Le toucher Touch/to touch him
Aurèle Crasson, Jean-Louis Lebrave, Jérémy Pedrazzi, Laurent Alonso
Abstract
Le philosophe Jacques Derrida entreprend à plus de 50 ans de passer de la machine à écrire à l’ordinateur. Si MacWrite, le logiciel de traitement de texte qu’il gardera jusqu’à la fin de sa vie, ne modifie pas, selon lui, sa façon d’écrire, son usage pousse Derrida à reconsidérer la chaîne de production de ses textes au regard des contraintes imposées par le support numérique : le nommage des fichiers (différent du titre du texte), le stockage dans des dossiers, la sauvegarde des textes sur de nouveaux périphériques numériques et la gestion des copies que cela engendre, la communication des textes aux éditeurs et amis qui passe désormais davantage par une disquette que par une forme imprimée. L’usage du traitement de texte change, en revanche, pour Derrida une économie d’écriture qui s’exprime à travers les traces laissées dans ses fichiers nativement numériques.
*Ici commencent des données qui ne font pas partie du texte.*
File: config.mk
export PLATFORM = sky130hd
export DESIGN_NAME = rptd_cell
export DESIGN_NICKNAME = d
export VERILOG_FILES = /design/src/rtl/rptd_pkg.sv /design/src/rtl/rptd_cell.sv
export SDC_FILE = /design/constraint.sdc
export NUM_CORES = 1
export LEC_CHECK = 0
export ABC_AREA = 0
export ABC_CLOCK_PERIOD_IN_PS = 6800
export BUFFER_PORTS_ARGS = -buffer_cell sky130_fd_sc_hd__clkbuf_2
export CAP_MARGIN = 20
export CORE_MARGIN = 10
export CORE_UTILIZATION = 56
export DETAILED_ROUTE_END_ITERATION = 7
export GPL_ROUTABILITY_DRIVEN = 0
export PLACE_DENSITY_LB_ADDON = 0.25
export SLEW_MARGIN = 15
export SYNTH_ARGS = -nofsm -noshare
export SYNTH_HDL_FRONTEND = slang
export SYNTH_SLANG_ARGS = --single-unit
File: constraint.sdc
create_clock -name clock -period 6.8 [get_ports clock]
set_input_delay 1.02 -clock clock [delete_from_list [all_inputs] [get_ports clock]]
set_output_delay 1.02 -clock clock [all_outputs]
set_load 0.01 [all_outputs]
File: src/rtl/rptd_pkg.sv
// Package: shared constants, types and helper functions of the threat detector.
`timescale 1ns / 1ps
package rptd_pkg;

   localparam int RULE_SLOTS_DEF     = 64;
   localparam int PATTERN_BYTES_DEF  = 62;
   localparam int THREAT_SLOTS_DEF   = 128;
   localparam int RESPONSE_SLOTS_DEF = 64;

   // widest pattern length value (up to 62 bytes)
   localparam int LEN_W = 6;
   localparam int HIT_W = 16;

   localparam logic [HIT_W-1:0] HIT_MAX  = '1;
   localparam logic [6:0]       CONF_CAP = 7'd100;
   localparam logic [6:0]       CONF_STEP = 7'd20;

   localparam logic MODE_PATTERN = 1'b0;
   localparam logic MODE_EVENT   = 1'b1;
   localparam logic KIND_RULE    = 1'b0;
   localparam logic KIND_EVENT   = 1'b1;

   localparam logic [2:0] CLASS_MALWARE = 3'd0;
   localparam logic [2:0] CLASS_DOS     = 3'd2;
   localparam logic [2:0] CLASS_PRIV    = 3'd4;
   localparam logic [2:0] CLASS_ANOMALY = 3'd5;

   localparam logic [1:0] SEVERITY_MEDIUM   = 2'd1;
   localparam logic [1:0] SEVERITY_HIGH     = 2'd2;
   localparam logic [1:0] SEVERITY_CRITICAL = 2'd3;

   // broadcast control from the top level to every cell
   typedef struct packed {
      logic             wr_en;
      logic [LEN_W-1:0] wr_pos;
      logic [7:0]       wr_byte;
      logic             add_en;
      logic [LEN_W-1:0] add_len;
      logic [2:0]       add_act;
      logic [7:0]       add_thr;
      logic             feed_en;
      logic [7:0]       feed_byte;
      logic             clear_en;
   } ctrl_type;

   // scan report of a cell, all zero unless the cell holds the token
   typedef struct packed {
      logic             stop;
      logic             trig;
      logic [HIT_W-1:0] hit;
      logic [2:0]       act;
   } report_type;

   function automatic logic [2:0] map_class(input logic [2:0] src);
      return (src <= CLASS_PRIV) ? src : CLASS_ANOMALY;
   endfunction

   function automatic logic [1:0] map_severity(input logic [2:0] src);
      if (src > CLASS_PRIV) return SEVERITY_MEDIUM;
      if (src == CLASS_MALWARE || src == CLASS_DOS) return SEVERITY_HIGH;
      return SEVERITY_CRITICAL;
   endfunction

   function automatic logic [6:0] confidence(input logic [HIT_W-1:0] hit);
      if (hit >= HIT_W'(5)) return CONF_CAP;
      return 7'(hit[2:0]) * CONF_STEP;
   endfunction

endpackage

File: src/rtl/rptd_cell.sv
// One rule cell: pattern bytes, shift-and match state, hit count and scan token stage.
`timescale 1ns / 1ps
module rptd_cell #(
   parameter int PATTERN_BYTES = rptd_pkg::PATTERN_BYTES_DEF
) (
   input  logic                 clock,
   input  logic                 reset,
   input  rptd_pkg::ctrl_type   ctrl,
   input  logic                 sel,
   input  logic                 token_in,
   output logic                 token_out,
   output rptd_pkg::report_type report
);

   logic [7:0]                     pat_ff [PATTERN_BYTES];
   logic [rptd_pkg::LEN_W-1:0]     len_ff;
   logic [2:0]                     act_ff;
   logic [7:0]                     thr_ff;
   logic [rptd_pkg::HIT_W-1:0]     hit_ff, hit_in;
   logic [PATTERN_BYTES-1:0]       part_ff, part_in;
   logic                           seen_ff, seen_in;
   logic                           occ_ff;
   logic                           token_ff;

   logic [PATTERN_BYTES-1:0]       eq_vec, len_mask, nxt;
   logic                           tail_hit;
   logic                           matched, trig;
   logic [rptd_pkg::HIT_W-1:0]     hit_inc;

   // compare the event byte against every stored position
   always_comb begin
      tail_hit = 1'b0;
      for (int k = 0; k < PATTERN_BYTES; k++) begin
         eq_vec[k]   = (pat_ff[k] == ctrl.feed_byte);
         len_mask[k] = (rptd_pkg::LEN_W'(k) < len_ff);
      end
      nxt = {part_ff[PATTERN_BYTES-2:0], 1'b1} & eq_vec & len_mask;
      for (int k = 0; k < PATTERN_BYTES; k++) begin
         if (rptd_pkg::LEN_W'(k + 1) == len_ff && nxt[k]) tail_hit = 1'b1;
      end
   end

   // scan step while holding the token
   always_comb begin
      matched = seen_ff || (len_ff == '0);
      hit_inc = (hit_ff == rptd_pkg::HIT_MAX) ? hit_ff : hit_ff + 1'b1;
      trig    = matched && (hit_inc >= rptd_pkg::HIT_W'(thr_ff));
      token_out = token_ff && occ_ff && !trig;
      report.stop = token_ff && (!occ_ff || trig);
      report.trig = token_ff && occ_ff && trig;
      report.hit  = (token_ff && occ_ff) ? hit_inc : '0;
      report.act  = (token_ff && occ_ff) ? act_ff : '0;
   end

   // next match state and hit count
   always_comb begin
      part_in = part_ff;
      seen_in = seen_ff;
      hit_in  = hit_ff;
      if (ctrl.add_en && sel) begin
         part_in = '0;
         seen_in = 1'b0;
         hit_in  = '0;
      end else if (ctrl.clear_en) begin
         part_in = '0;
         seen_in = 1'b0;
      end else if (ctrl.feed_en && occ_ff && len_ff != '0) begin
         part_in = nxt;
         seen_in = seen_ff | tail_hit;
      end
      if (token_ff && occ_ff && matched) hit_in = hit_inc;
   end

   always_ff @(posedge clock) begin
      if (reset) begin
         part_ff  <= '0;
         seen_ff  <= 1'b0;
         occ_ff   <= 1'b0;
         token_ff <= 1'b0;
      end else begin
         part_ff  <= part_in;
         seen_ff  <= seen_in;
         token_ff <= token_in;
         if (ctrl.add_en && sel) occ_ff <= 1'b1;
      end
   end

   // payload: hit count, pattern bytes and rule settings
   always_ff @(posedge clock) begin
      hit_ff <= hit_in;
      for (int k = 0; k < PATTERN_BYTES; k++) begin
         if (ctrl.wr_en && sel && ctrl.wr_pos == rptd_pkg::LEN_W'(k)) pat_ff[k] <= ctrl.wr_byte;
      end
      if (ctrl.add_en && sel) begin
         len_ff <= ctrl.add_len;
         act_ff <= ctrl.add_act;
         thr_ff <= ctrl.add_thr;
      end
   end

endmodule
Cet article présente deux études parallèles menées dans le cadre du projet « Derrida Hexadécimal » : l’une concernant l’exploration de fichiers nativement numériques dans la perspective de leur étude génétique et une réflexion sur une nouvelle codicologie numérique, et l’autre présentant la genèse d’un corpus derridien, Le toucher, Jean-Luc Nancy, établie à partir des fichiers provenant des supports numériques du philosophe (disques durs et disquettes).